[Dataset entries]
● ● ● ●

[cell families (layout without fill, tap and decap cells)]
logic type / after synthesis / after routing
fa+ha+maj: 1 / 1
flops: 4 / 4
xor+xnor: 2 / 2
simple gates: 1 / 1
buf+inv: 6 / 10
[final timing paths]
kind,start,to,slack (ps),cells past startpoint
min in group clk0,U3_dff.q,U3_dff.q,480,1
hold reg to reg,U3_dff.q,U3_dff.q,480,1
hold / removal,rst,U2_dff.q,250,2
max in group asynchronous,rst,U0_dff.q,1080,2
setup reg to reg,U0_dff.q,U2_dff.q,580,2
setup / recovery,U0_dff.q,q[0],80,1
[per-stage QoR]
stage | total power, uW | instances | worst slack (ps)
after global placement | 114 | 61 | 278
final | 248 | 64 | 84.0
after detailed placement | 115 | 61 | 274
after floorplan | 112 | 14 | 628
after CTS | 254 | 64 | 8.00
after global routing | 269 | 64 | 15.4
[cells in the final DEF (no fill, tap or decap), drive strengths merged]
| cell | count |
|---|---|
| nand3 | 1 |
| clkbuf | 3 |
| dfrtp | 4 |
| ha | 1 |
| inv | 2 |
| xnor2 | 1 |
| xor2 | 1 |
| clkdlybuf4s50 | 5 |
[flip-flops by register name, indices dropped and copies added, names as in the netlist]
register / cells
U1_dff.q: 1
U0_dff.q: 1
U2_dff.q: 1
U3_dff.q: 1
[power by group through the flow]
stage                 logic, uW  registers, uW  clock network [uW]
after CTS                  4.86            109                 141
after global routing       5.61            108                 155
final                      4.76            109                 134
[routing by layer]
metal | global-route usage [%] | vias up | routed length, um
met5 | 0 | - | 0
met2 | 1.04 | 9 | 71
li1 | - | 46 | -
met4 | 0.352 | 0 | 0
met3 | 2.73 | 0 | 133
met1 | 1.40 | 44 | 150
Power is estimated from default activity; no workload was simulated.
### /design/flow/config.mk
export PLATFORM = sky130hd
export DESIGN_NAME = div_three_clk
export DESIGN_NICKNAME = div_three_clk
export VERILOG_FILES = /design/flow/design.v
export SDC_FILE = /design/flow/constraint.sdc
export NUM_CORES = 4
export LEC_CHECK = 1
export CORE_AREA = 10 10 70 70
export DIE_AREA = 0 0 80 80
### /design/flow/constraint.sdc
current_design div_three_clk

set clk_period 1.0
set clk_io_pct 0.2

create_clock -name clk0 -period $clk_period [get_ports {clk_in}]

set non_clock_inputs [all_inputs -no_clocks]
set_input_delay [expr $clk_period * $clk_io_pct] -clock clk0 $non_clock_inputs
set_output_delay [expr $clk_period * $clk_io_pct] -clock clk0 [all_outputs]
### /design/flow/design.v
module div_three_clk(clk_in, reset, clk_out);
	input clk_in, reset;
	output clk_out;
	reg[1:0] pos_count, neg_count;
	assign clk_out = ((pos_count == 2) || (neg_count == 2));
	always @(posedge clk_in)
		if (reset || pos_count == 2)
			pos_count <= 0;
		else
			pos_count <= pos_count + 1;
	always @(negedge clk_in)
		if (reset || neg_count == 2)
			neg_count <= 0;
		else
			neg_count <= neg_count + 1;
endmodule
### /design/flow/run.sh
#!/bin/bash
# OpenROAD 26Q1-2900-gdf79404cd8, Yosys 0.63+post, stock flow scripts
make -C /OpenROAD-flow-scripts/flow DESIGN_CONFIG=/design/flow/config.mk WORK_HOME=/design/flow/orfs finish
==> results.sh <==
# flow metrics
export IMPL_status="finished, violations left"
export IMPL_violations="setup timing"
export IMPL_start_kind="flip-flop"
export IMPL_via_per_inst=1.775
export IMPL_fin_total_pwr_uw=604.7
export IMPL_diodes=0
export IMPL_required_ns=0.80
export IMPL_powerDensity_nw_per_um2=2031
export IMPL_rsz0062_at_grt="yes"
export IMPL_layoutNonFillerInstCount=71
export IMPL_endpoint_kind="output port"
export IMPL_n_fill_cell=405
export IMPL_ys_top_logic_family="simple AND/OR/NAND/NOR gates"
export IMPL_final_max_slew_viol_count=0
export IMPL_final_core_util_pct=8.718
export IMPL_path_class="reg -> out"
export IMPL_postRouteAntennaNets=0
export IMPL_first_global_vias=136
export IMPL_die_x_um=80
export IMPL_finalHoldViolations=0
export IMPL_max_cap_violations=0
export IMPL_xor_area_share_pct=0
export IMPL_hold_path_class="in -> reg"
export IMPL_yosys_warnings=1
export IMPL_worstMarginPinSlew_ns=0.2053
export IMPL_path_clk_slew_ns=0.04
export IMPL_grt_overflow=0
export IMPL_fin_skew_ns=0.002074
export IMPL_grt_pass1_wl_um=572
export IMPL_die_height_um=80
export IMPL_yosys_area_share_adder_pct=16.39
export IMPL_rows=21
export IMPL_fin_hold_ws_ns=0.3762
export IMPL_grt_max_degree=5
export IMPL_synth_simple_area_share_pct=23.77
export IMPL_clock_sinks=4
export IMPL_yosys_area_share_aoi_pct=0
export IMPL_drtPass1Iterations=2
export IMPL_fin_setup_tns_ns=-0.7906
export IMPL_timing_slew_headroom_pct=86.31
export IMPL_place_area_um2=266.5
export IMPL_max_clock_path_buffers=2
export IMPL_hold_path_depth=2
export IMPL_cts_tree="yes"
export IMPL_path_max_fanout=2
export IMPL_postSynthCellCount=14
export IMPL_area_growth_synth_to_final_pct=95.08
export IMPL_cp_arrival_ns=1.59
export IMPL_final_cell_area_um2=297.8
export IMPL_cts_buffers=3
export IMPL_reg2reg_depth=4
export IMPL_drtIter0Drc=4
export IMPL_hold_buffers=0
export IMPL_ys_types=6
export IMPL_clock_latency_ns=0.29
export IMPL_gp_congestion=0.6801
export IMPL_place_ws_ns=-0.8113
export IMPL_htreeDepth=1
export IMPL_cts_root_buf="clkbuf_4"
export IMPL_drive_above_1_share_pct=52.00
export IMPL_drcViolationCount=0
export IMPL_peakVddDrop_v=0.0002963
export IMPL_ys_area_um2=152.6
export IMPL_avgSynthCellArea_um2=10.90
export IMPL_fin_ws_ns=-0.7906
export IMPL_ys_cells=14
export IMPL_mux_area_share_pct=0
export IMPL_setup_violations_final=1
export IMPL_ys_flops=4
export IMPL_antenna_found_initial=0
export IMPL_grt_util_all_layers_pct=1.136
export IMPL_ys_seq_share_pct=52.46
export IMPL_fp_util_pct=4.469
export IMPL_wire_per_inst_um=4.366
export IMPL_synth_area_um2=152.6
export IMPL_leakage_nw=0.1230
export IMPL_vias=126
export IMPL_wirelength_um=310
export IMPL_core_area_um2=3416
export IMPL_place_inst=65
export IMPL_dieArea_um2=6400
export IMPL_io_pins=3
export IMPL_port_buffers=2
export IMPL_tool_warnings=30
==> flip-flops by register name, indices dropped and copies added, names as in the netlist <==
name and cells:
pos_count 2, neg_count 2
==> cell usage in the layout, fill, tap and decap left out <==
cell           Yosys  final
inv_1              3      3
ha_1               2      1
dlygate4sd2_1      0      1
inv_2              0      1
dfxtp_1            4      3
nor3_2             2      2
nor3_1             2      2
clkbuf_1           0      1
clkbuf_4           0      3
dfxtp_2            0      1
buf_4              0      4
or2_1              1      1
ha_4               0      1
buf_2              0      1
==> cells by family after synthesis <==
kind of cell               count (synthesis)
adders and majority gates                  2
buffers and inverters                      3
DFF                                        4
and+or+nand+nor                            5
==> path summary, 6_finish.rpt <==
kind,start,slack (ns),endpoint
setup / recovery,neg_count[0]$_SDFF_NP0_,-0.79,clk_out
hold / removal,reset,0.38,pos_count[1]$_SDFF_PP0_
setup reg to reg,pos_count[0]$_SDFF_PP0_,0.07,pos_count[0]$_SDFF_PP0_
hold reg to reg,pos_count[0]$_SDFF_PP0_,0.42,pos_count[0]$_SDFF_PP0_
==> final cells by class <==
class | count | area (um2) | share of cell area [%]
clock buffers | 4 | 26.28 | 8.824
clock inverters | 2 | 7.507 | 2.521
inverters | 2 | 7.507 | 2.521
multi-input cells | 7 | 73.82 | 24.79
flip-flops and latches | 4 | 81.33 | 27.31
well taps | 46 | 57.56 | 19.33
repair buffers | 6 | 43.79 | 14.71
==> report_power, final <==
part	internal [mW]	total [mW]	switching, mW
logic	0.0901	0.142	0.0524
registers	0.194	0.211	0.0167
clock network	0.161	0.251	0.0897
==> synthesized netlist by cell type <==
cell | count | area, um2
dfxtp_1 | 4 | 80.08
inv_1 | 3 | 11.26
ha_1 | 2 | 25.02
nor3_1 | 2 | 10.01
nor3_2 | 2 | 20.02
or2_1 | 1 | 6.260
==> routing by layer <==
layer / part of all wire [%] / vias to the layer above / track usage [%]
li1: - / 68 / -
met1: 47 / 53 / 1.200
met2: 36 / 5 / 1.124
met3: 17 / 0 / 1.591
met4: 0 / 0 / 0.5282
met5: 0 / - / 0
==> worst max-delay path, cell delays in order (launching register included) <==
cell	delay (ns)
dfxtp_2	0.32
inv_2	0.04
ha_4	0.14
or2_1	0.19
buf_2	0.11
==> repair_timing <==
action / in CTS / in global routing
endpoints found under the hold margin: 0 / 0
gates cloned: 0 / 0
endpoints found under the setup margin: 3 / 1
resized: 4 / 0
buffers inserted: 1 / 0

● ● ● ●

Your instructions:
Only the number is wanted: how many lines in the data include the word "placement"?

Worked solution:
2